La sociedad nacional argentina y sus estilos sindicales, universitarios y comunicacionales, no hicieron posible los vasos comunicantes entre el movimiento social y las tesis académicas que retoman lecturas de las revoluciones pasadas (Franz Fanon leído por los “poscolonialistas”). En nuestro caso, quizá con razón, no los consideramos imprescindibles. Por un lado, porque serían justas las críticas que se escuchan entre nosotros a esos estilos académicos que surgen de sociedades maduras que piensan con nostalgia la revolución (ver el gran escrito de Casullo sobre “La revolución como pasado”, en su libro póstumo Las cuestiones) pero quieren refugiarla en post estudios de lo que no fue. Por otro lado, porque el mundo intelectual argentino, aunque contiene en reductos calificados a todas estas bibliografías, no tuvo la posibilidad de que el movimiento social masivo (verbigracia, el sindicalismo real argentino) abriera sus puertas a estas elaboraciones. Ya había adquirido los blasones duraderos que hasta hoy lo caracterizan, lo que en un aspecto ofrece una atinada fórmula de prevención contra las adquisiciones provenientes del modo de producción académico mundial, en otro aspecto no impide que se reconozcan las dificultades.
¿Cuáles serían ellas? La desconfianza fácilmente reconocible en los ambientes políticos argentinos, incluyendo especialmente a los de cuño popular, para enfrentarse con fuentes cognoscitivas provenientes del espíritu universal de transformación. En el siglo XIX se dijo que el movimiento obrero alemán sería el heredero de la filosofía alemana. No ocurrió así, pero esa esperanza fracasada siempre está latente en cuanto a los movimientos sociales, indigenistas, nacional-democráticos, sindical-reformistas, agrario-igualitaristas, para que recojan en su seno un pensar de época, con todas las traducciones que se le deban a la circunstancia nacional que les sea singular.
García Linera, inspirado por la situación boliviana –que en su infinita conjugación de planos étnicos, sociales y nacionales siempre fue más receptiva que la nuestra para recibir primicias conceptuales de todo el orbe–, habla sin los reparos que en nuestro caso surgen de la espesa malla de tradiciones políticas nacionales encarnadas en la vida social real.

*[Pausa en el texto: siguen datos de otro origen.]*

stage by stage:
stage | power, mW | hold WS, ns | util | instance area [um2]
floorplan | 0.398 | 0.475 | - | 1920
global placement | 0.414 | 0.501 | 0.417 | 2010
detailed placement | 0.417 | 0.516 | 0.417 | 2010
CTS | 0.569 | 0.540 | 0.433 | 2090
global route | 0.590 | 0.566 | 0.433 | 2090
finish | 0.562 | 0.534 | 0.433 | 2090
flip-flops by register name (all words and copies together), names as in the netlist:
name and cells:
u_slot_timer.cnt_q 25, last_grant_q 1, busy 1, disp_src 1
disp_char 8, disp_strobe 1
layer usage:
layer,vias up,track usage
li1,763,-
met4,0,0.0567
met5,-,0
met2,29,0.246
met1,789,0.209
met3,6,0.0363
**config.mk**
```make
export PLATFORM = sky130hd
export DESIGN_NAME = axi4_lite_wr_master
export DESIGN_NICKNAME = d
export VERILOG_FILES = /design/src/rtl/axi4_lite_wr_master.sv
export SDC_FILE = /design/constraint.sdc
export NUM_CORES = 1
export LEC_CHECK = 0
export CORE_ASPECT_RATIO = 1.4
export CORE_MARGIN = 1
export CORE_UTILIZATION = 30
export CTS_BUF_LIST = sky130_fd_sc_hd__clkbuf_8
export DETAILED_ROUTE_END_ITERATION = 8
export REMOVE_ABC_BUFFERS = 1
export SYNTH_ARGS = -nofsm -noshare
export SYNTH_HDL_FRONTEND = slang
export SYNTH_SLANG_ARGS = --single-unit
export TNS_END_PERCENT = 30
```
**constraint.sdc**
```tcl
create_clock -name clk -period 2.6 [get_ports clk]
set_clock_uncertainty 0.2 [all_clocks]
set_input_delay 0.52 -clock clk [delete_from_list [all_inputs] [get_ports clk]]
set_output_delay 0.52 -clock clk [all_outputs]
set_load 0.01 [all_outputs]
```
**src/rtl/axi4_lite_wr_master.sv**
```systemverilog
// Single-outstanding AXI4-Lite write master: AW and W are issued together and
// complete independently; BRESP (or a watchdog timeout) is returned to the user.
module axi4_lite_wr_master #(
  parameter int ADDR_W         = 32,
  parameter int DATA_W         = 32,
  parameter int TIMEOUT_CYCLES = 1024
) (
  input  logic                  clk,
  input  logic                  srst,
  input  logic [ADDR_W-1:0]     wr_addr,
  input  logic [DATA_W-1:0]     wr_data,
  input  logic [DATA_W/8-1:0]   wr_strb,
  input  logic                  wr_valid,
  output logic                  wr_ready,
  output logic [1:0]            wr_resp,
  output logic                  wr_resp_timeout,
  output logic                  wr_resp_valid,
  input  logic                  wr_resp_ready,
  output logic [ADDR_W-1:0]     m_axi_awaddr,
  output logic [2:0]            m_axi_awprot,
  output logic                  m_axi_awvalid,
  input  logic                  m_axi_awready,
  output logic [DATA_W-1:0]     m_axi_wdata,
  output logic [DATA_W/8-1:0]   m_axi_wstrb,
  output logic                  m_axi_wvalid,
  input  logic                  m_axi_wready,
  input  logic [1:0]            m_axi_bresp,
  input  logic                  m_axi_bvalid,
  output logic                  m_axi_bready
);

  localparam int STRB_W = DATA_W / 8;
  localparam bit WD_EN  = (TIMEOUT_CYCLES > 0);
  localparam int CNT_W  = WD_EN ? $clog2(TIMEOUT_CYCLES + 1) : 1;
  localparam logic [CNT_W-1:0] CNT_LIMIT = CNT_W'(WD_EN ? TIMEOUT_CYCLES - 1 : 0);

  typedef enum logic [1:0] {S_IDLE, S_ISSUE, S_WAIT_B, S_RESP} state_e;

  state_e              state_q, state_d;
  logic                awvalid_q, awvalid_d;
  logic                wvalid_q, wvalid_d;
  logic [ADDR_W-1:0]   addr_q, addr_d;
  logic [DATA_W-1:0]   data_q, data_d;
  logic [STRB_W-1:0]   strb_q, strb_d;
  logic [1:0]          resp_q, resp_d;
  logic                tmo_q, tmo_d;
  logic [CNT_W-1:0]    cnt_q, cnt_d;
  logic                active, b_hs, expire;

  assign active = (state_q == S_ISSUE) || (state_q == S_WAIT_B);
  assign b_hs   = (state_q == S_WAIT_B) && m_axi_bvalid;
  // A B handshake in the expiry cycle takes precedence over the watchdog.
  assign expire = WD_EN && active && (cnt_q == CNT_LIMIT) && !b_hs;

  always_ff @(posedge clk) begin
    if (srst) begin
      state_q   <= S_IDLE;
      awvalid_q <= 1'b0;
      wvalid_q  <= 1'b0;
      addr_q    <= '0;
      data_q    <= '0;
      strb_q    <= '0;
      resp_q    <= 2'b00;
      tmo_q     <= 1'b0;
      cnt_q     <= '0;
    end else begin
      state_q   <= state_d;
      awvalid_q <= awvalid_d;
      wvalid_q  <= wvalid_d;
      addr_q    <= addr_d;
      data_q    <= data_d;
      strb_q    <= strb_d;
      resp_q    <= resp_d;
      tmo_q     <= tmo_d;
      cnt_q     <= cnt_d;
    end
  end

  always_comb begin
    state_d   = state_q;
    awvalid_d = awvalid_q;
    wvalid_d  = wvalid_q;
    addr_d    = addr_q;
    data_d    = data_q;
    strb_d    = strb_q;
    resp_d    = resp_q;
    tmo_d     = tmo_q;
    cnt_d     = cnt_q;
    case (state_q)
      S_IDLE: begin
        if (wr_valid) begin
          state_d   = S_ISSUE;
          awvalid_d = 1'b1;
          wvalid_d  = 1'b1;
          addr_d    = wr_addr;
          data_d    = wr_data;
          strb_d    = wr_strb;
          cnt_d     = '0;
        end else begin
          state_d = S_IDLE;
        end
      end
      S_ISSUE: begin
        if (awvalid_q && m_axi_awready) awvalid_d = 1'b0;
        else awvalid_d = awvalid_q;
        if (wvalid_q && m_axi_wready) wvalid_d = 1'b0;
        else wvalid_d = wvalid_q;
        if (!awvalid_d && !wvalid_d) state_d = S_WAIT_B;
        else state_d = S_ISSUE;
      end
      S_WAIT_B: begin
        if (m_axi_bvalid) begin
          state_d = S_RESP;
          resp_d  = m_axi_bresp;
          tmo_d   = 1'b0;
        end else begin
          state_d = S_WAIT_B;
        end
      end
      S_RESP: begin
        if (wr_resp_ready) state_d = S_IDLE;
        else state_d = S_RESP;
      end
      default: state_d = S_IDLE;
    endcase
    // Watchdog: saturating count, forced timeout response on expiry.
    if (active) begin
      if (cnt_q != '1) cnt_d = cnt_q + CNT_W'(1);
      else cnt_d = cnt_q;
      if (expire) begin
        state_d   = S_RESP;
        awvalid_d = 1'b0;
        wvalid_d  = 1'b0;
        resp_d    = 2'b10;
        tmo_d     = 1'b1;
      end else begin
        tmo_d = tmo_d;
      end
    end else begin
      cnt_d = cnt_d;
    end
  end

  always_comb begin
    wr_ready        = (state_q == S_IDLE);
    wr_resp_valid   = (state_q == S_RESP);
    m_axi_bready    = (state_q == S_WAIT_B);
    wr_resp         = resp_q;
    wr_resp_timeout = tmo_q;
    m_axi_awprot    = 3'b000;
    m_axi_awvalid   = awvalid_q;
    m_axi_wvalid    = wvalid_q;
    m_axi_awaddr    = awvalid_q ? addr_q : '0;
    m_axi_wdata     = wvalid_q ? data_q : '0;
    m_axi_wstrb     = wvalid_q ? strb_q : '0;
  end

endmodule

```
==> flow_summary.json <==
{
  "layout_common_cells": "clkdlybuf4s50_1, nand2_1, dfxtp_1",
  "drtPass1Iterations": 4,
  "io_buffers": 152,
  "cts_buffers": 9,
  "layout-drive-gt1-share_pct": 5.714,
  "hold_slack_ps": 250.4,
  "synthToLayoutAreaGrowth_pct": 49.82,
  "cts_sinks": 86,
  "clockRootBuffer": "clkbuf_8",
  "syn-cell-area_sq_um": 3732,
  "period_share_pct": 95.00,
  "ios": 156,
  "core-area_sq_um": 12000,
  "finish.utilization_pct": 46.61,
  "p_leak_nw": 2.112,
  "postSynthAreaPerCell_sq_um": 7.711,
  "ir_drop_mv": 0.2134,
  "cp_max_fo": 33,
  "synth_area_leaders": "dfxtp_1, nand2_1, and2_1, a21oi_1, clkbuf_1",
  "routedWlPerCell_microns": 13.34,
  "placed_cells": 761,
  "rsz0062_at_grt": "false",
  "cts_tree": "yes",
  "post_cts.repair.setup_buffers": 0,
  "critPathLaunch": "m_axi_awvalid",
  "cp.arrival_ps": 1750,
  "grt_max_degree": 67,
  "post-place-ws_ps": 485.9,
  "syn_inst": 484,
  "grt_antenna_before_repair": 0,
  "setup.worst_path.end_class": "output port",
  "die-area_sq_um": 12900,
  "power_density_nw_per_um2": 508.8,
  "status": "complete, no violations",
  "maxSlewViolCount": 0,
  "finalHoldViolCount": 0,
  "finalWirelength_mm": 10.37,
  "die_w_microns": 96.27,
  "postRouteAntennaNets": 0,
  "finalSetupViolCount": 0,
  "tns_ps": 0,
  "postLayoutSetupSlackWorst_ps": 130.0,
  "max_stage_delay_ps": 550,
  "crit_type": "register to output port",
  "fmax_ghz": 0.4049,
  "placed_cell_area_sq_um": 5404,
  "gp_routability_congestion": 0.7682,
  "synthDominantCellAreaShare_pct": 46.13,
  "yosys_warnings": 0,
  "grt_use_total_pct": 16.07,
  "stdcell_area_sq_um": 5592,
  "hpwl_mm": 7.436,
  "grt_pass1_vias": 3328,
  "start_util_pct": 31.11,
  "htreeDepth": 3,
  "cts_buffer_depth": 2,
  "grt_pass1_wl_mm": 16.01,
  "crit_slowest_cell": "clkdlybuf4s50_1",
  "hold_path_class": "register to register",
  "worstPathCellList": "buf_4, and2_1, clkdlybuf4s50_1",
  "postCtsHoldBufs": 0,
  "drc": 0,
  "synth.distinct_cells": 32,
  "row_count": 47,
  "post-route-min-period_ps": 2470,
  "maxCapViolCount": 0,
  "diodes": 0,
  "nNetsFinal": 708,
  "yosysSeqAreaShare_pct": 46.13,
  "globalRouteOverflowTotal": 0,
  "final_cells": 777,
  "synth_seq_cells": 86,
  "viasPerCell": 4.663,
  "clkTransAtPathRegs_ps": 80,
  "r2r_start": "cnt_q[0]",
  "p_total_mw": 2.845,
  "post_cts_resized": 0,
  "fp.dieH_microns": 134.0,
  "cp-start-kind": "register",
  "yosysTopAreaCell": "dfxtp_1",
  "critPathRequiredTime_ps": 1880,
  "first_iter_violations": 117,
  "final_common_cell": "clkdlybuf4s50_1",
  "vias": 3623,
  "min_from": "strb_q[0]",
  "clk_latency_ps": 350
}
-- kinds of logic (layout without fill, tap and decap cells) --
logic type | count (synthesis) | count (layout) | share of synthesized area (%)
AO/OA/AOI/OAI | 104 | 104 | 15.55
other | 1 | 3 | 0.1005
AND/OR/NAND/NOR | 246 | 246 | 31.65
adder cells (fa/ha/maj) | 6 | 6 | 2.011
flip-flops | 86 | 86 | 46.13
buffers and inverters | 41 | 185 | 4.559
-- layout make-up --
| class | instances | area, sq um |
|---|---|---|
| fill | 1244 | 6405 |
| multi-input combinational | 359 | 1852 |
| sequential | 86 | 1722 |
| timing repair buffer | 163 | 1624 |
| tap | 147 | 183.9 |
| clock buffer | 12 | 165.2 |
| clock inverter | 4 | 22.52 |
| inverter | 6 | 22.52 |
-- critical path: cells and delay by family, from the launching register on --
kind | cells | cell delay, ps
and+or+nand+nor | 1 | 180
DFF | 1 | 370
buffers and inverters | 2 | 840
-- power by group --
| part | total (mW) | internal, mW | switching [mW] |
|---|---|---|---|
| registers | 1.43 | 1.40 | 0.0359 |
| clock network | 0.874 | 0.419 | 0.455 |
| logic | 0.537 | 0.272 | 0.265 |
-- synth_stat cells --
cell	instances
a41oi_1	1
nand2_1	140
conb_1	1
buf_2	4
nor2_1	9
ha_1	6
nor4_2	1
and3_1	3
o221ai_1	1
o21ai_0	4
nor3_1	4
nand4_4	1
nand3b_1	1
or3_2	2
a21o_1	2
a311oi_1	5
a211oi_1	2
dfxtp_1	86
o31a_4	1
a31oi_1	1
a32o_1	1
o21bai_1	1
nor2b_1	3
and2_1	70
clkbuf_1	28
nor4_1	2
buf_4	3
nand3_1	7
inv_1	6
o22ai_1	2
a21oi_1	83
and3_2	3
-- flip-flops by register name, summed over array words and instances (netlist names) --
register and count:
data_q 32, cnt_q 11, wr_resp 2, state_q 2, addr_q 32, m_axi_wvalid 1
strb_q 4, m_axi_awvalid 1, wr_resp_timeout 1
-- worst paths after layout --
kind                      end  slack (ps)  depth (start not counted)
min                 strb_q[0]         250                          2
max reg2reg      m_axi_wvalid         500                          6
max          m_axi_awaddr[12]         130                          3
min reg2reg         strb_q[0]         250                          2
-- routing by layer --
| metal | up-vias | wire [microns] | global-route usage (%) |
|---|---|---|---|
| met4 | 0 | 206 | 6.551 |
| met2 | 90 | 5185 | 27.34 |
| met3 | 16 | 513 | 3.345 |
| met1 | 1664 | 4461 | 19.31 |
| met5 | - | 0 | 0 |
| li1 | 1853 | - | - |
Power figures use the tool's default switching activity.
==> edit 1 (same flow settings) <==
Register the output `wr_resp_timeout`, cleared by the reset; this adds one clock of latency there. The other outputs are not delayed to match.
--- a/src/rtl/axi4_lite_wr_master.sv
+++ b/src/rtl/axi4_lite_wr_master.sv
@@ -37,2 +37,4 @@
   typedef enum logic [1:0] {S_IDLE, S_ISSUE, S_WAIT_B, S_RESP} state_e;
+
+  logic wr_resp_timeout_d;
 
@@ -148,3 +150,3 @@
     wr_resp         = resp_q;
-    wr_resp_timeout = tmo_q;
+    wr_resp_timeout_d = tmo_q;
     m_axi_awprot    = 3'b000;
@@ -157,2 +159,10 @@
 
+  always_ff @(posedge clk) begin
+    if (srst) begin
+      wr_resp_timeout <= '0;
+    end else begin
+      wr_resp_timeout <= wr_resp_timeout_d;
+    end
+  end
+
 endmodule
Formal check against the unedited RTL: same outputs for any inputs over 10 cycles, from zero or initial values and one cycle with srst high; that may be too few to reach the edited logic, so the function may still have changed.
==> edit 1 against the original RTL <==
Routed wire length grew 4.6%; total power up 2.6%; design area grew 2.6%; final cell count up 2.2%; worst hold slack better by 1.2 ps; worst setup slack worse by 11 ps; non-clock buffer count unchanged; sequential cell count rose by 1; area after synthesis increased by 2.3%.
==> edit 1: results (changes against the original RTL) <==
Outcome
  – Status: completed (unchanged)

Setup path
  – R2R setup slack: 470 ps (was 500 ps)

Clocking
  – CTS Sinks: 87 (was 86)
  – Clock-pin slew on the worst setup and hold paths: 80 ps (about the same)

Detailed routing
  – 1st-iter DRT viols: 148 (was 117)
  – Detailed-route wire length per cell: 13.66 um (was 13.34 um)
  – Vias post-DR: 3707 (was 3623)
  – Metal2 WL: 5.764 mm (was 5.185 mm)
  – Post-Route M1 WL: 4.350 mm (was 4.461 mm)

Synth
  – Most frequent cells after synthesis: nand2_1 (147), dfxtp_1 (87), a21oi_1 (77) (was nand2_1 (140), dfxtp_1 (86), a21oi_1 (83))
  – Register area share after synthesis: 45.61% (was 46.13%)
  – Yosys cell types: 36 (was 32)
  – Top post-synthesis cells by area: dfxtp_1 (46%), nand2_1 (14%), and2_1 (11%) (was dfxtp_1 (46%), nand2_1 (14%), and2_1 (12%))

Finish
  – Signal buf overhead: 28.80% (was 29.04%)
  – Inverters: 3 (was 6)
  – Non-clock buffers: 163 (unchanged)
  – Ratio of cells with drive above 1 in the final layout: 5.901% (was 5.714%)
  – Sequential share of cell area: 30.35% (was 30.79%)
  – Layout fillers: 1226 (was 1244)
  – Clock-cell share: 3.706% (was 3.356%)

Power and ir drop
  – Leak: 2.100 nW (was 2.112 nW)
  – Maximum vdd ir drop: 0.0002350 V (was 0.0002134 V)
  – Sw frac: 25.03% (was 26.57%)

Placed design
  – DP HPWL: 7.939 mm (was 7.436 mm)
  – Placer Congestion: 0.8702 (was 0.7682)
  – Pre-CTS WS: 425.5 ps (was 485.9 ps)
  – Placed inst area: 5523 um2 (was 5404 um2)

Global routing
  – First-pass GRT wire length: 16.95 mm (was 16.01 mm)
  – Met2 GRT Util: 30.05% (was 27.34%)
  – Met1 usage: 17.38% (was 19.31%)
  – GRT Overall Usage: 16.16% (was 16.07%)
  – Vias in the first global route: 3554 (was 3328)
  – Met3 GRT Util: 3.044% (was 3.345%)
  – Largest net degree at the start of global routing: 46 (was 67)

STA
  – Tcrit/Tclk final: 95.44% (was 95.00%)
==> edit 1: cell types whose count changed after synthesis, sizes merged, moves of 3 or more <==
cell and delta:
a21oi -5, and3 -6, a311oi -5, nand2 +7, inv -3, a31oi +6
nor3 +10
==> edit 1: path summary, 6_finish.rpt <==
kind / startpoint / to
hold reg to reg: data_q[12] / data_q[12]
hold / removal: data_q[12] / data_q[12]
setup / recovery: m_axi_wvalid / m_axi_wstrb[1]
setup reg to reg: state_q[0] / cnt_q[0]
==> edit 1: logic make-up (layout without fill, tap and decap cells) <==
| group | Yosys count | count (layout) | synth area share [%] |
|---|---|---|---|
| other | 1 | 3 | 0.09820 |
| buffers and inverters | 38 | 182 | 4.063 |
| AO/OA/AOI/OAI | 98 | 98 | 13.76 |
| flip-flops | 87 | 87 | 45.61 |
| adder cells (fa/ha/maj) | 6 | 6 | 1.966 |
| AND/OR/NAND/NOR | 267 | 267 | 34.27 |
| XOR/XNOR | 1 | 1 | 0.2294 |
==> edit 1: timing repair <==
item                       CTS  global route
hold endpoints to repair     0             0
resized for setup            0             1
setup endpoints to repair    0             5
==> edit 1: metrics by stage <==
step | hold slack (ps) | cells | setup TNS, ps | util (%) | power, mW
4_1_cts | 255.1 | 794 | 0 | 46.36 | 2.962
5_1_grt | 267.5 | 794 | 0 | 46.39 | 3.065
3_3_place_gp | 236.7 | 778 | 0 | 44.64 | 1.933
6_report | 251.6 | 794 | 0 | 46.39 | 2.918
3_5_place_dp | 242.6 | 778 | 0 | 44.64 | 1.940
2_1_floorplan | 225.7 | 465 | -64.87 | - | 1.646
==> edit 1: critical path, stage by stage (launching register included) <==
cell and delay (ps):
dfxtp_1 470, buf_12 200, and2_1 130, clkdlybuf4s50_1 570
==> edit 2 (same flow settings) <==
Without the edit above. `DATA_W`: 32 -> 36.
--- a/src/rtl/axi4_lite_wr_master.sv
+++ b/src/rtl/axi4_lite_wr_master.sv
@@ -4,3 +4,3 @@
   parameter int ADDR_W         = 32,
-  parameter int DATA_W         = 32,
+  parameter int DATA_W         = 36,
   parameter int TIMEOUT_CYCLES = 1024
Interface: changed (resized m_axi_wdata and wr_data); port bits go from 156 to 164. The function was not compared with the original's and may differ.
==> edit 2 against the original RTL <==
Design area increased by 5.9%; count of clock-buffer cells in the layout is 2 lower; total power grew 9.6%; non-clock buffer count is 4 higher; routed wire length is 8.5% higher; sequential cell count up 4; area after synthesis increased by 5.6%; worst setup slack gained 24 ps; largest power group unchanged.
==> edit 2: results (changes against the original RTL) <==
Finish
  – Ratio of cells with drive above 1 in the final layout: 4.511% (was 5.714%)
  – Top Registers: data_q: 36 flops, addr_q: 32 flops, cnt_q: 11 flops (was addr_q: 32 flops, data_q: 32 flops, cnt_q: 11 flops)
  – #MultiIn Comb: 387 (was 359)
  – # nets final: 747 (was 708)
  – Layout fillers: 1286 (was 1244)
  – Clock-cell share: 4.122% (was 3.356%)
  – Final core utilization: 46.20% (was 46.61%)
  – Clock buffers: 10 (was 12)
  – Sequential share of cell area: 30.44% (was 30.79%)
  – Signal buf overhead: 28.49% (was 29.04%)
  – Inverters: 5 (was 6)
  – Cell Count, Final, Fillers Out: 818 (was 777)

Setup path
  – Maximum fanout along the worst path: 35 (was 33)
  – Worst EP arrival: 1730 ps (was 1750 ps)
  – Worst reg2reg path depth: 7 (was 6)
  – Worst Setup EP: m_axi_awaddr[13] (was m_axi_awaddr[12])
  – RR Startpoint: state_q[0] (was cnt_q[0])
  – Worst reg2reg endpoint: cnt_q[9] (was m_axi_wvalid)

Hold path
  – Hold Crit Start: addr_q[31] (was strb_q[0])
  – Sink of the worst hold path: addr_q[31] (was strb_q[0])

Synth
  – Most frequent cells after synthesis: nand2_1 (159), dfxtp_1 (90), a21oi_1 (82) (was nand2_1 (140), dfxtp_1 (86), a21oi_1 (83))
  – Yosys top cell area share: 45.73% (was 46.13%)
  – Top post-synthesis cells by area: dfxtp_1 (46%), nand2_1 (15%), and2_1 (12%) (was dfxtp_1 (46%), nand2_1 (14%), and2_1 (12%))
  – Register area share after synthesis: 45.73% (was 46.13%)
  – Avg Cell Area, Syn: 7.606 um2 (was 7.711 um2)

Global routing
  – First-pass GRT wire length: 17.55 mm (was 16.01 mm)
  – Vias in the first global route: 3598 (was 3328)
  – Largest net degree at the start of global routing: 75 (was 67)

Power and ir drop
  – Leak: 2.201 nW (was 2.112 nW)
  – Maximum vdd ir drop: 0.0002854 V (was 0.0002134 V)

STA
  – WHS: 250.9 ps (was 250.4 ps)

Clocking
  – CTS Sinks: 90 (was 86)

Placed design
  – Pre-CTS WS: 413.1 ps (was 485.9 ps)
  – Placed inst area: 5675 um2 (was 5404 um2)

Outcome
  – Status: completed (unchanged)

Detailed routing
  – Metal2 WL: 5.837 mm (was 5.185 mm)
  – 1st-iter DRT viols: 149 (was 117)
  – WL met3: 594 um (was 513 um)
  – Detailed-route wire length per cell: 13.75 um (was 13.34 um)

Die
  – Row count: 49 (was 47)
[edit 2: power groups by stage]
stage	Combinational, mW	Sequential, mW	Clock [mW]
detailed placement	0.483	1.52	0
global route	0.528	1.50	1.26
finish	0.478	1.49	1.15
global placement	0.475	1.52	0
floorplan	0.186	1.52	0
CTS	0.485	1.49	1.19
[edit 2: layer usage]
| layer | vias to the layer above | track usage, % |
|---|---|---|
| met5 | - | 0 |
| met4 | 0 | 5.141 |
| met3 | 9 | 3.856 |
| met2 | 110 | 29.72 |
| met1 | 1798 | 18.63 |
| li1 | 1964 | - |
[edit 2: kinds of logic (layout without fill, tap and decap cells)]
group,Yosys count,count (layout),synth area share (%)
compound gates,105,105,14.48
fa+ha+maj,6,6,1.905
buf+inv,43,188,4.382
flops,90,90,45.73
other cells,1,3,0.09518
simple gates,273,273,33.41
[edit 2: worst min-delay path, stage by stage, from the launching register on]
cell	delay (ps)
dfxtp_1	310
nand2_1	50
a21oi_1	50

No nos quejamos de ellas. Al contrario, aprendimos a actuar en sus almacenamientos y subsuelos. Pero si se respirase en el horizonte una atmósfera en la que asoman diversos estereotipos, hay que hacer la pregunta sobre la necesidad de que las fuentes universales del conocimiento, a veces con ese nombre, a veces con sus transcripciones locales, actúen entre nosotros. Somos autonomistas culturales, sabemos bien protegernos de tilinguerías y colonialismos pedagógicos. Pero qué daríamos para que en nuestra agenda de debates apareciera la definición de la política como el sentimiento de tensión que nunca cesa, el estremecimiento abismal de que siempre hay que elegir entre fuerzas contrapuestas y que esa inconclusión dramática es finalmente el ambiente que preside las grandes construcciones de la historia.
* Director de la Biblioteca Nacional.